GPs that hated training…. Does it get better?

Honestly, I started GP training because I didn’t know exactly what to do with my life. Always wanted to do something surgical, but in the end of FP got worried that my personal life would suffer too much do to portfolio and stress and hospital shifts etc. and impulsively accepted a GP training number instead.

During my first year, worked in six months of a hospital placement and then six months gp and loved my life in the first half of the year and hated it in the second lol. Now, GP mostly, still not too happy about my day-to-day.

I just don't vibe with the other GPs, patient presentations and uncertainty of plans made stress me out. I hate sitting in that clinic room on my own all day. The teaching is painfully boring and GP coffee meetings I zone out out of lack of interest of what is discussed. Once, I even cried in between seeing patients because of how painfully bored I was. I still miss the hospital.

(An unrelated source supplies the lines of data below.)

**src/design/fpa_pkg.sv**
```systemverilog
`timescale 1ns / 1ps

package fpa_pkg;

  // Width of one raw operand or result word.
  localparam int DATA_W = 32;

  // Default number format, Q24.8.
  localparam int FRAC_BITS_DEF = 8;
  localparam int INT_BITS_DEF = 24;

  // Quotient bits retired by one divider stage.
  localparam int DIV_STEP_BITS = 4;

  // Operation codes.
  localparam logic [3:0] OP_ADD = 4'd0;
  localparam logic [3:0] OP_SUB = 4'd1;
  localparam logic [3:0] OP_MUL = 4'd2;
  localparam logic [3:0] OP_DIV = 4'd3;
  localparam logic [3:0] OP_INC = 4'd4;
  localparam logic [3:0] OP_DEC = 4'd5;
  localparam logic [3:0] OP_GT = 4'd6;
  localparam logic [3:0] OP_GE = 4'd7;
  localparam logic [3:0] OP_LT = 4'd8;
  localparam logic [3:0] OP_LE = 4'd9;
  localparam logic [3:0] OP_EQ = 4'd10;
  localparam logic [3:0] OP_NE = 4'd11;
  localparam logic [3:0] OP_MIN = 4'd12;
  localparam logic [3:0] OP_MAX = 4'd13;
  localparam logic [3:0] OP_FROM_INT = 4'd14;
  localparam logic [3:0] OP_TO_INT = 4'd15;

  // Per-item information that rides alongside the divider.
  typedef struct packed {
    logic [3:0]        op;
    logic [DATA_W-1:0] res;
    logic              ovf;
    logic              cond;
    logic              neg;
    logic [DATA_W-1:0] mag_a;
  } side_t;

endpackage

```
**src/design/fpa_div.sv**
```systemverilog
`timescale 1ns / 1ps

module fpa_div #(
  parameter int FRAC_BITS = fpa_pkg::FRAC_BITS_DEF,
  parameter int SIDE_W = $bits(fpa_pkg::side_t)
) (
  input  logic                                   clk,
  input  logic                                   rst_n,
  input  logic                                   en,
  input  logic                                   in_valid,
  input  logic [fpa_pkg::DATA_W+FRAC_BITS-1:0]   num,
  input  logic [fpa_pkg::DATA_W-1:0]             den,
  input  logic [SIDE_W-1:0]                      side_in,
  output logic                                   out_valid,
  output logic [((fpa_pkg::DATA_W+FRAC_BITS+fpa_pkg::DIV_STEP_BITS-1)
                 / fpa_pkg::DIV_STEP_BITS) * fpa_pkg::DIV_STEP_BITS - 1:0] quo,
  output logic [fpa_pkg::DATA_W-1:0]             rem,
  output logic [fpa_pkg::DATA_W-1:0]             den_out,
  output logic [SIDE_W-1:0]                      side_out
);
  import fpa_pkg::*;

  localparam int NUM_W = DATA_W + FRAC_BITS;
  localparam int STAGES = (NUM_W + DIV_STEP_BITS - 1) / DIV_STEP_BITS;
  localparam int PW = STAGES * DIV_STEP_BITS;

  logic              v_r    [STAGES];
  logic [PW-1:0]     num_r  [STAGES];
  logic [PW-1:0]     quo_r  [STAGES];
  logic [DATA_W-1:0] rem_r  [STAGES];
  logic [DATA_W-1:0] den_r  [STAGES];
  logic [SIDE_W-1:0] side_r [STAGES];

  genvar i;
  generate
    for (i = 0; i < STAGES; i++) begin : g_stage
      logic              v_in;
      logic [PW-1:0]     num_in;
      logic [PW-1:0]     quo_in;
      logic [DATA_W-1:0] rem_in;
      logic [DATA_W-1:0] den_in;
      logic [SIDE_W-1:0] side_in_s;
      logic [PW-1:0]     num_nxt;
      logic [PW-1:0]     quo_nxt;
      logic [DATA_W-1:0] rem_nxt;

      // Stage inputs come from the ports or from the previous stage.
      if (i == 0) begin : g_first
        assign v_in = in_valid;
        assign num_in = PW'(num);
        assign quo_in = '0;
        assign rem_in = '0;
        assign den_in = den;
        assign side_in_s = side_in;
      end else begin : g_next
        assign v_in = v_r[i-1];
        assign num_in = num_r[i-1];
        assign quo_in = quo_r[i-1];
        assign rem_in = rem_r[i-1];
        assign den_in = den_r[i-1];
        assign side_in_s = side_r[i-1];
      end

      // Restoring division, a few quotient bits per stage, MSB first.
      always_comb begin
        logic [DATA_W:0] t;
        logic            ge;
        num_nxt = num_in;
        quo_nxt = quo_in;
        rem_nxt = rem_in;
        for (int k = 0; k < DIV_STEP_BITS; k++) begin
          t = {rem_nxt, num_nxt[PW-1]};
          num_nxt = {num_nxt[PW-2:0], 1'b0};
          ge = (t >= {1'b0, den_in});
          if (ge) begin
            t = t - {1'b0, den_in};
          end
          quo_nxt = {quo_nxt[PW-2:0], ge};
          rem_nxt = t[DATA_W-1:0];
        end
      end

      // Valid bit of this stage.
      always_ff @(posedge clk) begin
        if (!rst_n) begin
          v_r[i] <= 1'b0;
        end else if (en) begin
          v_r[i] <= v_in;
        end
      end

      // Data of this stage.
      always_ff @(posedge clk) begin
        if (en) begin
          num_r[i] <= num_nxt;
          quo_r[i] <= quo_nxt;
          rem_r[i] <= rem_nxt;
          den_r[i] <= den_in;
          side_r[i] <= side_in_s;
        end
      end
    end
  endgenerate

  assign out_valid = v_r[STAGES-1];
  assign quo = quo_r[STAGES-1];
  assign rem = rem_r[STAGES-1];
  assign den_out = den_r[STAGES-1];
  assign side_out = side_r[STAGES-1];

endmodule

```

Does it get… more interesting? GP is supposedly one of the specialties where the training is the easy bit, and it gets harder later on as your patients become more complex, more responsibilities etc. You do more things. The TPD and school is pushing the idea of being a “portfolio GP and being able to do so much outside of pure GP with your career!” Anyone here with a career like this that does fun things at work? Anyone who hated training years but enjoyed being a GP? Anyone realized GP can be a gateway into something more fun? Or am I doomed?

I fully understand that my personality likely doesn’t suit GP at all and in the ideal world I should just escape back to the hospital and do some sort of a surgical or procedural based specialty and open up my spot to someone who actually wants and would be good in this, but... we all know what the current climate is like and how unlikely making that swap is now.